Everyday more people are fleeing violence
and poverty and seeking asylum in Europe. The EU member states are at
loggerheads over refugee quotas, the authorities are often overburdened. Parts
of the population are opposed to taking in asylum seekers altogether while a
greater majority fear the impact on welfare state and governments inability to
control borders. Politicians in service to their electorates demonstrate their
tough stand on illegal migration by using inflammatory language, refuse to cooperate
or address emergencies.
Government neglect of the crisis is
justified by the policy of removing pull factors for more migrants. Apart from
the morally questionable stand on the spectrum of neglecting vulnerable asylum
seekers to deliberately endanger human lives the current policy is not adequate
to deal with the issue of migration. This tired policy was first tried in 2013 and
continued to 2014 where migrants on unseaworthy vessels in international waters
were not rescued in order to deter migrants from the journey. This policy
resulted in thousands of life losses and finally compelled politician to launch
naval rescue missions in 2015.
The difficulty of the journey nor the
fences and barbwires will deter migrants from attempting to gamble the
treacherous journey as long as the chance of having a dream life exist in
Europe. Most asylum seekers are escaping poverty and violence and have a valid
claim to asylum. For instance most
Afghans who sought asylum in 2014 were granted leave but the current policy
will only grant them humanitarian protection and refugee status if they are on
European soil thus encouraging the treacherous journey. Since they are granted
asylum anyway it would save many lives and remove rings of human traffickers if
developed countries assessed and granted visa in migrant home country.
There need to be legal ways for people to
travel to Europe and live here while not being a burden on the public purse under
work and business visa schemes. Refugees are very expensive and a study in
Denmark showed three in four refugees are unemployed ten years after their
arrival. Work schemes will empower people by granting them the status of a
productive member of the society and boost their confidence. Such schemes currently
exist for instance I myself arrived in the UK on an entrepreneur visa but the
visa imposes too many unjust restrictions on the applicant from the kind of
work they should be doing to descriptive guidelines on conduct of business and
a hefty £30,000 visa related fees on a small family.
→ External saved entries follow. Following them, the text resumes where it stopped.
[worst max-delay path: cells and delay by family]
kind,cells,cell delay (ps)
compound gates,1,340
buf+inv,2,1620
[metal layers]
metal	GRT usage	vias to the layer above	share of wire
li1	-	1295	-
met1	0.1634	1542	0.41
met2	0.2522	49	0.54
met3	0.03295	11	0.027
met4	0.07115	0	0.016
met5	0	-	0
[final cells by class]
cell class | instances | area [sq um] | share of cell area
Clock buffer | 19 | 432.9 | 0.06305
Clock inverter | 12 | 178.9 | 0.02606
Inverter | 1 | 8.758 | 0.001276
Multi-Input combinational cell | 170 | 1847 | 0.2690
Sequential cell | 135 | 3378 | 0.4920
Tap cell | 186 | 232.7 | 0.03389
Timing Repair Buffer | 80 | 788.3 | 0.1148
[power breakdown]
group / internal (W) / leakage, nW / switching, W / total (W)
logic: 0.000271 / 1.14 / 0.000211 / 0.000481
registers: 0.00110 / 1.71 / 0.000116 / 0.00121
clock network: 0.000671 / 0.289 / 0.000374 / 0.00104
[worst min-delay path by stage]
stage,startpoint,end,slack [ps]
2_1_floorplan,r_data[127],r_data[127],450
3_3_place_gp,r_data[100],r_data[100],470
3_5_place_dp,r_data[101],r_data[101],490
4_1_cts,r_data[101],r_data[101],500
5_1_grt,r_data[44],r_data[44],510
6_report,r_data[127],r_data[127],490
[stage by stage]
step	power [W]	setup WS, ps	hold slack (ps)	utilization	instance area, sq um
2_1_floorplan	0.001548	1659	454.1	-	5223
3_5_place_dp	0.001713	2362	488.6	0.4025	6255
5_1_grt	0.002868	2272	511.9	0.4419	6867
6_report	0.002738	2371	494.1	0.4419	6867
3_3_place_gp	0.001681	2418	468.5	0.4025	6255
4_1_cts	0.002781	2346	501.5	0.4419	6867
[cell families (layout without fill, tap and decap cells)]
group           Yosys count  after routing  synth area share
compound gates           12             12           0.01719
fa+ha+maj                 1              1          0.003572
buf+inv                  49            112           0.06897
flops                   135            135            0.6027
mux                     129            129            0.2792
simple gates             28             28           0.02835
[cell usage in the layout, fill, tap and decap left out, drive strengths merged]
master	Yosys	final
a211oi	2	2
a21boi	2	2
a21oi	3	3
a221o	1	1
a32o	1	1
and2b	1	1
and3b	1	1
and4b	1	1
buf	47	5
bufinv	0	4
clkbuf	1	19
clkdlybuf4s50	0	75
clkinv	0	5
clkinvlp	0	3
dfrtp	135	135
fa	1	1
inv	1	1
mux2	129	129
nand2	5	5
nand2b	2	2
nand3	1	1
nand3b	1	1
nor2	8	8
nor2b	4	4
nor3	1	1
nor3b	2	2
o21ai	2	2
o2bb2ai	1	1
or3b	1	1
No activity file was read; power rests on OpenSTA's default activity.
File: config.mk
export PLATFORM = sky130hd
export DESIGN_NAME = uart_rx_os
export DESIGN_NICKNAME = d
export VERILOG_FILES = /design/src/rtl/uart_pkg.sv /design/src/rtl/uart_baud_tick.sv /design/src/rtl/uart_rx_os.sv
export SDC_FILE = /design/constraint.sdc
export NUM_CORES = 1
export LEC_CHECK = 0
export ABC_CLOCK_PERIOD_IN_PS = 2600
export CAP_MARGIN = 10
export CORE_ASPECT_RATIO = 0.75
export CORE_UTILIZATION = 35
export DETAILED_ROUTE_END_ITERATION = 12
export HOLD_SLACK_MARGIN = 0.03
export PLACE_DENSITY = 0.5
export SYNTH_ARGS = -nofsm -noshare
export SYNTH_HDL_FRONTEND = slang
export SYNTH_SLANG_ARGS = --single-unit
export TNS_END_PERCENT = 50
File: constraint.sdc
create_clock -name clk -period 2.6 [get_ports clk]
set_input_delay 0.26 -clock clk [delete_from_list [all_inputs] [get_ports clk]]
set_output_delay 0.26 -clock clk [all_outputs]
set_load 0.02 [all_outputs]
File: src/rtl/uart_pkg.sv
// Shared types for the oversampled UART receiver and related blocks.
package uart_pkg;

   localparam int UART_OSR_DEF = 16;

   typedef enum logic [2:0] {
      RX_IDLE    = 3'd0,
      RX_START   = 3'd1,
      RX_DATA    = 3'd2,
      RX_PARITY  = 3'd3,
      RX_STOP    = 3'd4,
      RX_WAIT_HI = 3'd5
   } rx_state_e;

   typedef struct packed {
      logic perr;
      logic ferr;
      logic brk;
   } uart_rx_status_t;

   // 2-of-3 majority used to reject single-sample line noise
   function automatic logic maj3(input logic a, input logic b, input logic c);
      return (a & b) | (a & c) | (b & c);
   endfunction

endpackage

File: src/rtl/uart_baud_tick.sv
// Oversample tick generator: counts 0..i_div and pulses o_tick on the last count.
// Held at zero while i_clr is high so the first tick lands i_div+1 clocks after release.
module uart_baud_tick #(
   parameter int DIV_W = 16
) (
   input  logic             clk,
   input  logic             rstn,
   input  logic             i_clr,
   input  logic [DIV_W-1:0] i_div,
   output logic             o_tick
);

   logic [DIV_W-1:0] cnt_q;

   assign o_tick = !i_clr && (cnt_q == i_div);

   // free-running divider, wraps after reaching the divisor
   always_ff @(posedge clk or negedge rstn) begin
      if (!rstn) begin
         cnt_q <= '0;
      end else if (i_clr || (cnt_q == i_div)) begin
         cnt_q <= '0;
      end else begin
         cnt_q <= cnt_q + DIV_W'(1);
      end
   end

endmodule

File: src/rtl/uart_rx_os.sv
// Oversampled UART receiver with majority vote, runtime divisor, optional parity,
// 1/2 stop bits and a valid/ready output carrying data plus error status.
//
// state      | meaning
// -----------+-------------------------------------------------------------
// RX_IDLE    | waiting for a falling edge on the line
// RX_START   | validating start bit; majority high means false start
// RX_DATA    | shifting in DLEN data bits, LSB first
// RX_PARITY  | sampling the parity bit and evaluating parity error
// RX_STOP    | sampling stop bit(s); frame completes at mid of the last one
// RX_WAIT_HI | after a framing error, blocks start detect until line is high
module uart_rx_os
   import uart_pkg::*;
#(
   parameter int DLEN  = 8,
   parameter int OSR   = UART_OSR_DEF,
   parameter int DIV_W = 16
) (
   input  logic             clk,
   input  logic             rstn,
   input  logic             i_rxs,
   input  logic [DIV_W-1:0] i_div,
   input  logic             i_par_en,
   input  logic             i_par_odd,
   input  logic             i_stop2,
   output logic             o_tvalid,
   input  logic             i_tready,
   output logic [DLEN-1:0]  o_tdata,
   output logic             o_perr,
   output logic             o_ferr,
   output logic             o_break,
   output logic             o_ovr,
   output logic             o_busy
);

   localparam int SCW = $clog2(OSR);
   localparam int BCW = $clog2(DLEN + 1);
   localparam logic [SCW-1:0] S_LO  = SCW'(OSR / 2 - 1);
   localparam logic [SCW-1:0] S_MID = SCW'(OSR / 2);
   localparam logic [SCW-1:0] S_HI  = SCW'(OSR / 2 + 1);
   localparam logic [SCW-1:0] S_END = SCW'(OSR - 1);
   localparam logic [BCW-1:0] B_LAST = BCW'(DLEN - 1);

   rx_state_e        state_q, state_d;
   logic             rxs_prev_q;
   logic [DIV_W-1:0] div_q;
   logic             par_en_q, par_odd_q, stop2_q;
   logic [SCW-1:0]   sctr_q;
   logic [BCW-1:0]   bctr_q;
   logic [1:0]       smp_q;
   logic [DLEN-1:0]  shreg_q;
   logic             perr_q, ferr_q, par_bit_q, stop_idx_q;

   logic             tvalid_q, ovr_q;
   logic [DLEN-1:0]  tdata_q;
   uart_rx_status_t  stat_q, stat_d;

   logic tick, tick_clr, start_det, in_frame;
   logic at_lo, at_mid, at_hi, at_end;
   logic bit_val, frame_done, ferr_final;

   assign tick_clr  = (state_q == RX_IDLE) || (state_q == RX_WAIT_HI);
   assign start_det = (state_q == RX_IDLE) && !i_rxs && rxs_prev_q;
   assign in_frame  = (state_q == RX_START) || (state_q == RX_DATA) ||
                      (state_q == RX_PARITY) || (state_q == RX_STOP);

   uart_baud_tick #(.DIV_W(DIV_W)) u_tick (
      .clk    (clk),
      .rstn   (rstn),
      .i_clr  (tick_clr),
      .i_div  (div_q),
      .o_tick (tick)
   );

   assign at_lo   = tick && (sctr_q == S_LO);
   assign at_mid  = tick && (sctr_q == S_MID);
   assign at_hi   = tick && (sctr_q == S_HI);
   assign at_end  = tick && (sctr_q == S_END);
   assign bit_val = maj3(smp_q[0], smp_q[1], i_rxs);

   assign ferr_final = ferr_q || !bit_val;

   // FSM state register
   always_ff @(posedge clk or negedge rstn) begin
      if (!rstn) begin
         state_q <= RX_IDLE;
      end else begin
         state_q <= state_d;
      end
   end

   // next-state decode; completion is flagged at the mid decision of the last stop bit
   always_comb begin
      state_d    = state_q;
      frame_done = 1'b0;
      case (state_q)
         RX_IDLE: begin
            if (start_det) state_d = RX_START;
         end
         RX_START: begin
            if (at_hi && bit_val) state_d = RX_IDLE;
            else if (at_end)      state_d = RX_DATA;
         end
         RX_DATA: begin
            if (at_end && (bctr_q == B_LAST)) state_d = par_en_q ? RX_PARITY : RX_STOP;
         end
         RX_PARITY: begin
            if (at_end) state_d = RX_STOP;
         end
         RX_STOP: begin
            if (at_hi && (!stop2_q || stop_idx_q)) begin
               frame_done = 1'b1;
               state_d    = ferr_final ? RX_WAIT_HI : RX_IDLE;
            end
         end
         RX_WAIT_HI: begin
            if (i_rxs) state_d = RX_IDLE;
         end
         default: state_d = RX_IDLE;
      endcase
   end

   // sampling, counters, shift register and per-frame config/status
   always_ff @(posedge clk or negedge rstn) begin
      if (!rstn) begin
         rxs_prev_q <= 1'b0;
         div_q      <= '0;
         par_en_q   <= 1'b0;
         par_odd_q  <= 1'b0;
         stop2_q    <= 1'b0;
         sctr_q     <= '0;
         bctr_q     <= '0;
         smp_q      <= '0;
         shreg_q    <= '0;
         perr_q     <= 1'b0;
         ferr_q     <= 1'b0;
         par_bit_q  <= 1'b0;
         stop_idx_q <= 1'b0;
      end else begin
         rxs_prev_q <= i_rxs;
         if (start_det) begin
            div_q      <= i_div;
            par_en_q   <= i_par_en;
            par_odd_q  <= i_par_odd;
            stop2_q    <= i_stop2;
            sctr_q     <= '0;
            bctr_q     <= '0;
            perr_q     <= 1'b0;
            ferr_q     <= 1'b0;
            par_bit_q  <= 1'b0;
            stop_idx_q <= 1'b0;
         end else if (in_frame && tick) begin
            if (at_lo)  smp_q[0] <= i_rxs;
            if (at_mid) smp_q[1] <= i_rxs;
            sctr_q <= at_end ? '0 : sctr_q + SCW'(1);
            if (at_hi) begin
               case (state_q)
                  RX_DATA:   shreg_q <= {bit_val, shreg_q[DLEN-1:1]};
                  RX_PARITY: begin
                     par_bit_q <= bit_val;
                     perr_q    <= ((^shreg_q) ^ bit_val) != par_odd_q;
                  end
                  RX_STOP:   if (!bit_val) ferr_q <= 1'b1;
                  default:   ;
               endcase
            end
            if (at_end) begin
               if (state_q == RX_DATA) bctr_q <= bctr_q + BCW'(1);
               if (state_q == RX_STOP) stop_idx_q <= 1'b1;
            end
         end
      end
   end

   always_comb begin
      stat_d.perr = perr_q && par_en_q;
      stat_d.ferr = ferr_final;
      stat_d.brk  = (shreg_q == '0) && (!par_en_q || !par_bit_q) && ferr_final;
   end

   // output beat register: load when empty or draining, otherwise drop and flag overrun
   always_ff @(posedge clk or negedge rstn) begin
      if (!rstn) begin
         tvalid_q <= 1'b0;
         tdata_q  <= '0;
         stat_q   <= '0;
         ovr_q    <= 1'b0;
      end else begin
         ovr_q <= 1'b0;
         if (frame_done) begin
            if (!tvalid_q || i_tready) begin
               tvalid_q <= 1'b1;
               tdata_q  <= shreg_q;
               stat_q   <= stat_d;
            end else begin
               ovr_q <= 1'b1;
            end
         end else if (tvalid_q && i_tready) begin
            tvalid_q <= 1'b0;
         end
      end
   end

   assign o_tvalid = tvalid_q;
   assign o_tdata  = tdata_q;
   assign o_perr   = stat_q.perr;
   assign o_ferr   = stat_q.ferr;
   assign o_break  = stat_q.brk;
   assign o_ovr    = ovr_q;
   assign o_busy   = (state_q != RX_IDLE);

endmodule
==> impl_metrics.yaml, run 1 <==
outcome:
  status: "completed"
placement:
  hpwl_um: 5800
  io_buffers: 36
  dpl_cell_area_um2: 4330
  gp_congestion: 0.811
worst_setup_path:
  cp-start-kind: "flop"
  worstSetupPathType: "flop to flop"
  required_ns: 2.81
  cp.arrival_ns: 2.57
  critPathMaxFanout: 11
  cp-end-kind: "flop"
  r2r_setup_slack_ns: 0.24
power:
  clkPwrFrac_pct: 32.6
  power_frac_comb_pct: 27.6
  irDropWorstVdd_uv: 339
  power_density_nw_per_um2: 868
  internal_power_mw: 2.69
  swShare_pct: 33.5
  seqPwrFrac_pct: 39.8
  power.leakage_nw: 2.07
  power_switching_mw: 1.35
min_path:
  hold_class: "input port to flop"
global_routing:
  first_global_vias: 2758
  grt_overflow: 0
  grt_usage_pct: 16.5
  grt_pass1_wl_um: 14000
  antenna_found_initial: 0
  grt_max_degree: 36
synthesis:
  ys_types: 56
  ys_seq_area_share_pct: 49.2
  synth-edff-count: 0
  synth-seq-cells: 74
  ys.flop_type: "dfrtp_1"
  yosys_warnings: 0
  synthCells: 384
  synth_fp_nets: 416
  synth-async-reset-ratio_pct: 100
  synth_area_um2: 3770
  syn_avg_cell_area_um2: 9.81
final_layout:
  layout.nets: 462
  antenna_cells: 0
  final_common_cell: "nand2_1"
  drive_gt1_share_pct: 11.3
  final_cell_mix: "79 x nand2_1, 74 x dfrtp_1, 35 x clkdlybuf4s50_1"
  design_area_um2: 4660
  syn2layout_area_growth_pct: 23.7
clock_tree:
  cts.htree.levels: 3
  cts.path.max_buffers: 2
  postCtsResizedCells: 0
  clk_pin_slew_worst_paths_ns: 0.06
  clockRootBuffer: "clkbuf_16"
  numCtsBuffers: 9
  cts_setup_buffers: 0
  worstSkewPairLatency_ns: 0.34
  cts_tree: "yes"
  cts_num_sinks: 74
detailed_routing:
  drt_iter0_markers: 161
  wl_per_cell_um: 14.4
  num_vias: 2759
  viasPerCell: 4.83
  first_pass_iters: 4
  postRouteAntennaNets: 0
  drc: 0
  drt_wl_total_um: 8200
floorplan:
  core-area_um2: 10400
  die_w_um: 122
  io_pins: 37
  die_area_um2: 11200
  start_util_pct: 36.3
  rows: 32
  die_y_um: 91.8
sta:
  final.setup.tns_ns: 0
  worst_pin_slew_ns: 0.631
  skew_ns: 0.00749
  setup_violations: 0
  relSlewSlack_pct: 58.0
  drv_slew: 0
  period_minus_slack_ns: 2.36
  max_freq_mhz: 424
  hold_violations: 0
  rsz0062_at_grt: "false"
  finalCritPeriodShare_pct: 90.8
run:
  max-cap-violations: 0
through the flow:
| stage | hold WS, ns | setup WS (ns) | instances | total power [mW] | utilization [%] |
|---|---|---|---|---|---|
| after global routing | 0.454 | 0.152 | 571 | 4.32 | 44.9 |
| after CTS | 0.440 | 0.255 | 571 | 4.09 | 44.9 |
| after detailed placement | 0.317 | 0.279 | 554 | 2.74 | 41.8 |
| after global placement | 0.319 | 0.293 | 554 | 2.74 | 41.8 |
| after floorplan | -0.0356 | 0.425 | 384 | 2.39 | - |
| final | 0.449 | 0.239 | 571 | 4.04 | 44.9 |
worst max-delay path: stages, from the launching register on:
cell and delay (ns):
dfrtp_1 0.43, xnor2_2 0.22, nand4_1 0.21, nor4_4 0.38, nand3_2 0.17, nor4b_4 0.30
buf_12 0.19, mux2_2 0.34
sequential cells by signal (all words and copies together), names as in the netlist, 2 cells and up:
| name | count |
|---|---|
| smp_q | 2 |
| bctr_q | 4 |
| sctr_q | 4 |
| o_tdata | 8 |
| u_tick.cnt_q | 16 |
| shreg_q | 8 |
| state_q | 3 |
| div_q | 16 |
cell type report:
cell class,instances,area (um2)
timing repair buffer,49,480
sequential,74,1850
multi-input combinational,274,1760
clock inverter,4,76.3
tap,136,170
fill,989,5710
inverter,22,82.6
clock buffer,12,236
worst paths after layout:
kind | startpoint | end | cells past startpoint
max reg2reg | u_tick.cnt_q[10]$_DFF_PN0_ | o_break$_DFFE_PN0P_ | 7
min in group asynchronous | rstn | o_tdata[1]$_DFFE_PN0P_ | 2
min reg2reg | smp_q[0]$_DFFE_PN0P_ | smp_q[0]$_DFFE_PN0P_ | 1
max in group asynchronous | rstn | shreg_q[6]$_DFFE_PN0P_ | 3
min | i_div[11] | div_q[11]$_DFFE_PN0P_ | 3
max | u_tick.cnt_q[10]$_DFF_PN0_ | o_break$_DFFE_PN0P_ | 7
synth_stat cells (2+ instances only):
cell type	instances	area, um2
nand3_2	2	20.0
nand4_1	11	68.8
dfrtp_1	74	1850
a22o_1	2	17.5
a211oi_1	2	15.0
nand2_1	79	297
nor2b_1	4	25.0
nand2b_1	3	18.8
inv_1	22	82.6
o21ai_0	12	60.1
o22ai_1	2	12.5
nor2_1	29	109
ha_1	9	113
buf_2	4	20.0
nand3_1	11	55.1
mux2_2	3	33.8
or3_1	6	37.5
mux2i_1	6	60.1
and3_1	3	18.8
xnor2_1	22	193
buf_6	2	22.5
nor3_1	5	25.0
xor2_1	9	78.8
xnor2_2	3	48.8
a21oi_1	10	50.1
o21ai_1	5	25.0
mux2_4	8	120
clkbuf_1	7	26.3
and2_1	2	12.5
logic make-up after synthesis:
logic type,share of synthesized area [%]
compound gates,6.98
mux,5.98
flops,49.2
xor+xnor,8.51
buf+inv,4.12
fa+ha+maj,3.26
simple gates,22.0
power by group through the flow:
| stage | registers [mW] | logic [mW] | clock network (mW) |
|---|---|---|---|
| finish | 1.61 | 1.11 | 1.32 |
| global route | 1.65 | 1.26 | 1.41 |
| CTS | 1.61 | 1.13 | 1.35 |
| detailed placement | 1.63 | 1.11 | 0 |
| global placement | 1.63 | 1.11 | 0 |
| floorplan | 1.54 | 0.847 | 0 |
per-layer routing:
metal	GRT usage, %	vias to the layer above	routed length, um
li1	-	1385	-
met1	24.6	1323	4400
met2	22.6	41	3400
met3	4.54	10	304
met4	5.66	0	97
met5	0	-	0
repair_timing:
action / in CTS / in global routing
endpoints found under the setup margin: 0 / 0
endpoints found under the hold margin: 24 / 0
hold buffers: 1 / 0
(Power assumes the default switching activity.)
==> inputs of run 2 (changes only) <==
--- a/config.mk
+++ b/config.mk
@@ -8,10 +8,10 @@
 export ABC_CLOCK_PERIOD_IN_PS = 2600
 export CAP_MARGIN = 10
 export CORE_ASPECT_RATIO = 0.75
-export CORE_UTILIZATION = 35
+export CORE_UTILIZATION = 40
 export DETAILED_ROUTE_END_ITERATION = 12
 export HOLD_SLACK_MARGIN = 0.03
-export PLACE_DENSITY = 0.5
+export PLACE_DENSITY = 0.56
 export SYNTH_ARGS = -nofsm -noshare
 export SYNTH_HDL_FRONTEND = slang
 export SYNTH_SLANG_ARGS = --single-unit
==> impl_metrics.yaml, run 2 (synthesis results as in run 1) <==
outcome:
  status: "completed"
sta:
  hold_ws_ns: 0.448
  hold_violations: 0
  setup_ws_ns: 0.284
  max_freq_mhz: 432
  rsz0062_at_grt: "false"
  worst_pin_slew_ns: 0.423
  skew_ns: 0.00688
  final.setup.tns_ns: 0
  drv_slew: 0
  finalCritPeriodShare_pct: 89.1
  relSlewSlack_pct: 71.5
  period_minus_slack_ns: 2.32
  setup_violations: 0
detailed_routing:
  drc: 0
  wl_per_cell_um: 13.9
  viasPerCell: 4.89
  first_pass_iters: 4
  drt_iter0_markers: 160
  num_vias: 2770
  postRouteAntennaNets: 0
  drt_wl_total_um: 7850
worst_setup_path:
  critPathMaxFanout: 13
  cp.arrival_ns: 2.59
  slowest_stage: "dfrtp_1"
  critical_path_buf_inv_count: 2
  slowest_delay_ns: 0.44
  crit_path_frequent_cell: "buf_4"
  cp-start-kind: "flop"
  worstSetupPathType: "flop to flop"
  crit_path_start: "u_tick.cnt_q[10]$_DFF_PN0_"
  path_depth: 8
  timing.rr.start: "u_tick.cnt_q[10]$_DFF_PN0_"
  required_ns: 2.87
  crit_chain: "xnor2_2 -> nand4_1 -> nor4_4 -> buf_4 -> nor4b_1 -> buf_4 -> a41o_1 -> a22o_1"
  r2r_cells: 8
  r2r_setup_slack_ns: 0.28
  cp_top_family: "simple AND/OR/NAND/NOR gates"
  cp-end-kind: "flop"
power:
  seqPwrFrac_pct: 39.9
  power.leakage_nw: 2.09
  irDropWorstVdd_uv: 485
  power_density_nw_per_um2: 864
  clkPwrFrac_pct: 32.8
  power_switching_mw: 1.34
  internal_power_mw: 2.70
  swShare_pct: 33.2
  finalPower_mw: 4.04
  power_frac_comb_pct: 27.3
floorplan:
  rows: 30
  die_area_um2: 9810
  start_util_pct: 41.5
  io_pins: 37
  die_y_um: 86.0
  die_w_um: 114
  core-area_um2: 9080
global_routing:
  grt_overflow: 0
  grt_usage_pct: 17.9
  grt_max_degree: 75
  first_global_vias: 2663
  grt_pass1_wl_um: 13400
  antenna_found_initial: 0
final_layout:
  final_common_cell: "nand2_1"
  multi_input_area_um2: 1760
  fill_cells: 863
  drive_gt1_share_pct: 12.3
  syn2layout_area_growth_pct: 24.2
  seq_area_um2: 1850
  antenna_cells: 0
  reg_top3: "div_q x16, u_tick.cnt_q x16"
  final_cell_mix: "79 x nand2_1, 74 x dfrtp_1, 35 x clkdlybuf4s50_1"
  layout.nets: 465
run:
  max-cap-violations: 0
clock_tree:
  cts.path.max_buffers: 2
  numCtsBuffers: 9
  clockRootBuffer: "clkbuf_16"
  cts_tree: "yes"
  postCtsResizedCells: 0
  worstSkewPairLatency_ns: 0.33
  cts.htree.levels: 3
  cts_num_sinks: 74
  clk_pin_slew_worst_paths_ns: 0.06
placement:
  dp_slack_ns: 0.283
  hpwl_um: 5660
  gp_congestion: 0.775
  io_buffers: 36
min_path:
  min_path_cells: 3
  hold_class: "input port to flop"
  hp-start: "i_div[15]"
[run 2: cell count changes in the layout (fill, tap and decap cells not counted), sizes merged]
cell and change:
clkinv +1, inv +1, buf +3, clkbuf -2
[run 2: power by group through the flow]
stage | Sequential (mW) | Clock [mW] | Combinational (mW)
floorplan | 1.54 | 0 | 0.847
global placement | 1.63 | 0 | 1.10
detailed placement | 1.64 | 0 | 1.10
CTS | 1.62 | 1.36 | 1.11
global route | 1.65 | 1.43 | 1.23
finish | 1.61 | 1.32 | 1.10
[run 2: layout make-up]
| cell class | count | share of cell area [%] |
|---|---|---|
| clock inverter | 6 | 1.93 |
| sequential | 74 | 39.6 |
| timing repair buffer | 52 | 10.8 |
| clock buffer | 10 | 4.90 |
| inverter | 22 | 1.77 |
| multi-input combinational | 274 | 37.6 |
| tap | 128 | 3.43 |
[run 2: worst paths after layout]
check	to
max in group asynchronous	div_q[2]$_DFFE_PN0P_
max	bctr_q[2]$_DFFE_PN0P_
min	div_q[15]$_DFFE_PN0P_
max reg2reg	bctr_q[2]$_DFFE_PN0P_
min in group asynchronous	o_tdata[1]$_DFFE_PN0P_
min reg2reg	div_q[0]$_DFFE_PN0P_
[run 2: worst register-to-register path: cells and delay by family (launching register included)]
family | cells | cell delay (ns)
flops | 1 | 0.44
simple gates | 3 | 0.93
xor+xnor | 1 | 0.18
buf+inv | 2 | 0.42
compound gates | 2 | 0.28
[run 2: stage by stage]
stage	instance area, um2	utilization, %	std cells
detailed placement	4350	47.9	549
floorplan	3770	-	384
global placement	4350	47.9	549
CTS	4680	51.5	566
global route	4680	51.5	566
finish	4680	51.5	566
[run 2: metal layers]
layer	part of all wire (%)	GRT usage, %	up-vias
met5	0	0	-
met4	1.2	5.67	0
met3	3.9	4.73	10
met2	41	25.0	48
met1	54	26.7	1321
li1	-	-	1391
[run 2: repair_timing]
action                    in CTS  in global routing
hold buffers                   1                  0
setup buffers                  0                  0
hold endpoints to repair      74                  0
Britain is ahead of other European
countries in terms of attracting foreign talent yet the system is dysfunctional
and one can only imagine what it is like for other European countries. It only takes a brief review of immigration law website
to see that there is a constant relentless stream of judicial decisions showing
the vast numbers of errors which occur by decision makers. Transitional
provisions regarding immigration rules ignored, policies not taken into account,
ambiguous rules inconsistently applied, children or dependants not considered
properly, judicial precedents ignored.
Against this
background the Home Office, the state department in charge of immigration,
continue to tighten the rules without due attention to how that relate to other
policies. For instance the Home Office has removed the right of appeal for all
business and work visa and applicants are faced with the Home Office reviewing
its own decisions rather than have a tribunal undertake this task. This is
intended to provide a fast track to remove individuals from the country if
their visa extension application fails. Ironically it is likely that an
individual could probably make a human rights claim, which will then provide an
appeal anyway. Out of all that could be said about these changes the least
sustainable position is that they will make it simpler to remove individuals
from the UK. Even worse there is a flow of decisions about certain core
concepts, such as article 8 of the ECHR and the rights of children, which
suggest even the senior judiciary cannot quite decide what the rules mean and
how they should be applied. If you have a life here of some substance and then
a series of unfair Home Office decisions, its not hard to see how you could
argue that eventual removal will breach your fundamental rights.
Some people like
myself come from active war zones and will be unwilling to avail them for
removal and will have a valid claim of stay argued on the human rights grounds.
The legal route to
migration is a sham and the authorities are unable to reconcile the nationalist
fervor they cultivate to rally support among the population for the political
class with the realities of the world and their foreign policy. As a result
they keep producing these farcical rules and immigration laws that is choking
legal immigration and fuelling the refugee crisis and human trafficking.